`config.mk`:
```
export PLATFORM = sky130hd
export DESIGN_NAME = tdm_one_four_demux
export DESIGN_NICKNAME = d
export VERILOG_FILES = /design/src/rtl/tdm_one_four_demux.sv
export SDC_FILE = /design/constraint.sdc
export NUM_CORES = 1
export LEC_CHECK = 0
export CAP_MARGIN = 20
export CORE_MARGIN = 5
export CORE_UTILIZATION = 25
export CTS_CLUSTER_SIZE = 10
export DETAILED_ROUTE_END_ITERATION = 10
export PLACE_DENSITY = 0.46
export SLEW_MARGIN = 20
export SYNTH_ARGS = -nofsm -noshare
export SYNTH_HDL_FRONTEND = slang
export SYNTH_SLANG_ARGS = --single-unit
```
`constraint.sdc`:
```
create_clock -name clk -period 1.81 [get_ports clk]
set_clock_uncertainty 0.05 [all_clocks]
set_input_delay 0.362 -clock clk [delete_from_list [all_inputs] [get_ports clk]]
set_output_delay 0.362 -clock clk [all_outputs]
set_load 0.02 [all_outputs]
```
`src/rtl/tdm_one_four_demux.sv`:
```
// One-to-four TDM demultiplexer with frame sync tracking.
// Slots 0..2 are shadowed; slot 3 completes the frame into y0..y3.
module tdm_one_four_demux #(
    parameter int WIDTH = 1
) (
    input  logic             clk,
    input  logic             rst,
    input  logic             en,
    input  logic             sync,
    input  logic [WIDTH-1:0] din,
    output logic             s1,
    output logic             s0,
    output logic [WIDTH-1:0] y0,
    output logic [WIDTH-1:0] y1,
    output logic [WIDTH-1:0] y2,
    output logic [WIDTH-1:0] y3,
    output logic             valid,
    output logic             sync_err
);

    typedef enum logic {HUNT = 1'b0, LOCKED = 1'b1} state_t;

    state_t           state_q;
    state_t           state_d;
    logic [1:0]       slot_q;
    logic [1:0]       slot_d;
    logic [WIDTH-1:0] sh0;
    logic [WIDTH-1:0] sh1;
    logic [WIDTH-1:0] sh2;

    logic store0;
    logic store_mid;
    logic frame_done;
    logic err;

    // State register
    always_ff @(posedge clk) begin
        if (rst) begin
            state_q <= HUNT;
        end else begin
            state_q <= state_d;
        end
    end

    // Next-state logic
    always_comb begin
        state_d = state_q;
        if (en) begin
            unique case (state_q)
                HUNT: begin
                    if (sync) state_d = LOCKED;
                end
                LOCKED: begin
                    if (!sync && slot_q == 2'd0) state_d = HUNT;
                end
                default: state_d = HUNT;
            endcase
        end
    end

    // Per-sample actions and slot update
    always_comb begin
        slot_d     = slot_q;
        store0     = 1'b0;
        store_mid  = 1'b0;
        frame_done = 1'b0;
        err        = 1'b0;
        if (en) begin
            unique case (state_q)
                HUNT: begin
                    if (sync) begin
                        store0 = 1'b1;
                        slot_d = 2'd1;
                    end else begin
                        slot_d = 2'd0;
                    end
                end
                LOCKED: begin
                    if (sync) begin
                        // early sync restarts the frame from this sample
                        store0 = 1'b1;
                        slot_d = 2'd1;
                        err    = (slot_q != 2'd0);
                    end else if (slot_q == 2'd0) begin
                        err    = 1'b1;
                        slot_d = 2'd0;
                    end else if (slot_q == 2'd3) begin
                        frame_done = 1'b1;
                        slot_d     = 2'd0;
                    end else begin
                        store_mid = 1'b1;
                        slot_d    = slot_q + 2'd1;
                    end
                end
                default: slot_d = 2'd0;
            endcase
        end
    end

    always_ff @(posedge clk) begin
        if (rst) begin
            slot_q   <= 2'd0;
            sh0      <= '0;
            sh1      <= '0;
            sh2      <= '0;
            y0       <= '0;
            y1       <= '0;
            y2       <= '0;
            y3       <= '0;
            valid    <= 1'b0;
            sync_err <= 1'b0;
        end else begin
            slot_q   <= slot_d;
            valid    <= frame_done;
            sync_err <= err;
            if (store0) sh0 <= din;
            if (store_mid && slot_q == 2'd1) sh1 <= din;
            if (store_mid && slot_q == 2'd2) sh2 <= din;
            if (frame_done) begin
                y0 <= sh0;
                y1 <= sh1;
                y2 <= sh2;
                y3 <= din;
            end
        end
    end

    assign s1 = slot_q[1];
    assign s0 = slot_q[0];

endmodule

```
==> results.py <==
metrics = {
    "synthesis": {
        "synth_top_family_by_area": "simple AND/OR/NAND/NOR gates",
        "mappedNetlistArea_sq_um": 534,
        "synth_compound_gate_area_share_pct": 7.73,
        "post_synth_mux_area_share_pct": 11.2,
        "synthesis.instances": 54,
        "ys_seq_area_share_pct": 45.0,
        "synthDistinctLibCells": 17,
        "synth_fa_ha_area_share_pct": 14.1,
        "nets_in_the_synthesized_netlist": 65,
        "ys_seq_elements": 12,
        "post_synth.cell_area_avg_sq_um": 9.89,
        "yosys.area_share.simple_pct": 17.1,
        "ys_warns": 0,
        "synth-xor-area-share_pct": 0,
    },
    "timing": {
        "fin_crit_ps": 1720,
        "count_of_final_hold_check_violations": 0,
        "timing.fmax_mhz": 583,
        "period_share_pct": 94.8,
        "report.final.setup_viol": 0,
        "tightest_pin_transition_ps": 232,
        "final-max-slew-violation-count": 0,
        "worst_slew_margin_rel_pct": 84.5,
        "final.setup.tns_ps": 0,
        "grt_setup_unrepaired": "no",
    },
    "power": {
        "pwr_density_cell_nw_per_um2": 730,
        "total_power_consumption_of_the_routed_design_uw": 533,
        "worst_ir_drop_vdd_uv": 263,
        "cellLeakagePower_nw": 0.355,
    },
    "finish": {
        "fillerInstances": 215,
        "multiInputGateArea_sq_um": 268,
        "area_of_all_sequential_standard_cells_sq_um": 240,
        "area_delta_synth_final_pct": 36.8,
        "drive_above_1_share_pct": 10.0,
        "stdcell_count": 97,
        "layout.cells.most_common": "dfxtp_1",
        "final_net_count": 82,
        "antenna_cells": 0,
        "layout.cells.most_common_list": "dfxtp_1, clkdlybuf4s50_1, nor2_1, mux2i_1, ha_1",
        "final_design_area_excluding_fillers_sq_um": 731,
    },
    "placement": {
        "dpl.hpwl_um": 796,
        "placed_cells": 93,
        "portBuffers": 12,
        "placed_area_sq_um": 692,
        "routabilityCongestion": 0.787,
    },
    "setup_path": {
        "critPathBufInv": 1,
        "cp-end-kind": "output port",
        "timing.reg2reg.setup_slack_ps": 400,
        "timing.critical_path.cells": "clkdlybuf4s50_1",
        "worst_r2r_endpoint": "sh1",
        "worst_path_max_delay_cell": "clkdlybuf4s50_1",
        "r2r_cells": 5,
        "timing.critical_path.max_delay_family": "buffers and inverters",
        "crit_path_max_fanout": 5,
        "timing.setup.critical_path_class": "reg -> out",
        "worstReg2RegStart": "slot_q[1]",
        "worst-endpoint-arrival_ps": 1300,
        "critical_path.startpoint_type": "flop",
        "worst_path_largest_cell_delay_ps": 630,
        "worst_ep_required_time_ps": 1400,
    },
    "routing": {
        "drt.antenna.violating_nets": 0,
        "wl_mm": 1.01,
        "drt_pass1_iterations": 4,
        "post-route-drc-count": 0,
        "num_vias": 402,
        "first_iter_violations": 7,
        "avgRoutedWirePerCell_um": 10.4,
        "via_per_inst": 4.14,
    },
    "run_status": {
        "run_status": "completed",
    },
    "grt": {
        "vias_in_the_first_global_route": 389,
        "globalRoute.totalOverflow": 0,
        "wire_length_of_the_first_global_routing_pass_mm": 1.73,
        "grt_use_total_pct": 6.93,
        "grt_start_max_net_pins": 10,
        "antenna_violations_before_repair": 0,
    },
    "cts": {
        "cts_max_level": 1,
        "cts.repair_timing.setup_buffer_count": 0,
        "clk_transition_reported_paths_ps": 80,
        "cts_tree": "done",
        "clockRootBuffer": "clkbuf_4",
        "cts_hold_repair.buffers": 0,
        "clock_latency_ps": 270,
        "cts_buffer_depth": 2,
        "post_cts_sizing": 0,
        "cts_sinks": 12,
        "cts_made_buffers": 3,
    },
    "hold_path": {
        "hold_path_end": "sh1",
        "holdCritStartpoint": "sh1",
        "worst_hold_path_type": "reg -> reg",
        "min_path_cells": 2,
    },
    "flow_run": {
        "maxCapViolations": 0,
    },
    "floorplanning": {
        "num_rows": 16,
        "fp.dieArea_sq_um": 3160,
        "die_height_um": 56.2,
        "die_w_um": 56.2,
        "core_area_sq_um": 2000,
        "io-pin-count": 13,
        "initial_cell_density_of_the_core_pct": 26.7,
    },
}
per-layer routing:
metal	GRT usage, %	part of all wire (%)
met5	0	0
met4	5.08	2.5
met3	1.62	4.6
met2	10.0	42
met1	8.83	51
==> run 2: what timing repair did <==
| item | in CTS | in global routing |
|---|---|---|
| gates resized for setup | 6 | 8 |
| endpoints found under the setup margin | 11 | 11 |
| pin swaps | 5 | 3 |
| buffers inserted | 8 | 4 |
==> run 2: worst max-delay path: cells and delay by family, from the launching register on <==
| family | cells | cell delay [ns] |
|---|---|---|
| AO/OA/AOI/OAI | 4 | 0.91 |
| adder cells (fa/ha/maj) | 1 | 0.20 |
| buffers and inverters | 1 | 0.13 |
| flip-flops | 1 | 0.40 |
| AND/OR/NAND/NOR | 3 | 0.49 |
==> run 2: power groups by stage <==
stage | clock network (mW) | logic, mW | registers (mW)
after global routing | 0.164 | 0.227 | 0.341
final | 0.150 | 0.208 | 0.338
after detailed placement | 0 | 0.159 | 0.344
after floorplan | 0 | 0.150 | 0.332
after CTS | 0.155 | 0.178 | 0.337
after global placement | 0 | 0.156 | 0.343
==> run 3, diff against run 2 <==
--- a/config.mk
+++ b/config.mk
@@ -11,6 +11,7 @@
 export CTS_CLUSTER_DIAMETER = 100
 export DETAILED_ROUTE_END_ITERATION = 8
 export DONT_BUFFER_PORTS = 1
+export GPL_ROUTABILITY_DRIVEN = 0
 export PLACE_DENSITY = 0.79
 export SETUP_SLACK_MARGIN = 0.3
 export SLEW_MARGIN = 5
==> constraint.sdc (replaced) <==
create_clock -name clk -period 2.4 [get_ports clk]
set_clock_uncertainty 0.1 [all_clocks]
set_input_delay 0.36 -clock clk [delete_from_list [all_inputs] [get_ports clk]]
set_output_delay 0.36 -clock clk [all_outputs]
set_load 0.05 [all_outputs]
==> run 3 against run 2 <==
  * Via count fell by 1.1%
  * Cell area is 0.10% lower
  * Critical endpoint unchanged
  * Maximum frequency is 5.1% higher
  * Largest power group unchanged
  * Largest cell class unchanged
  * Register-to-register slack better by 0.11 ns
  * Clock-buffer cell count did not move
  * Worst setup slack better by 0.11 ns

• _Exercise objective_
Where the listing above has a line with "set_clock_uncertainty 0.1 [all_clocks]", start there, and output every line exactly through the line with "power group unchanged", which is also included.

• _Solution to this task_
set_clock_uncertainty 0.1 [all_clocks]
set_input_delay 0.36 -clock clk [delete_from_list [all_inputs] [get_ports clk]]
set_output_delay 0.36 -clock clk [all_outputs]
set_load 0.05 [all_outputs]
==> run 3 against run 2 <==
  * Via count fell by 1.1%
  * Cell area is 0.10% lower
  * Critical endpoint unchanged
  * Maximum frequency is 5.1% higher
  * Largest power group unchanged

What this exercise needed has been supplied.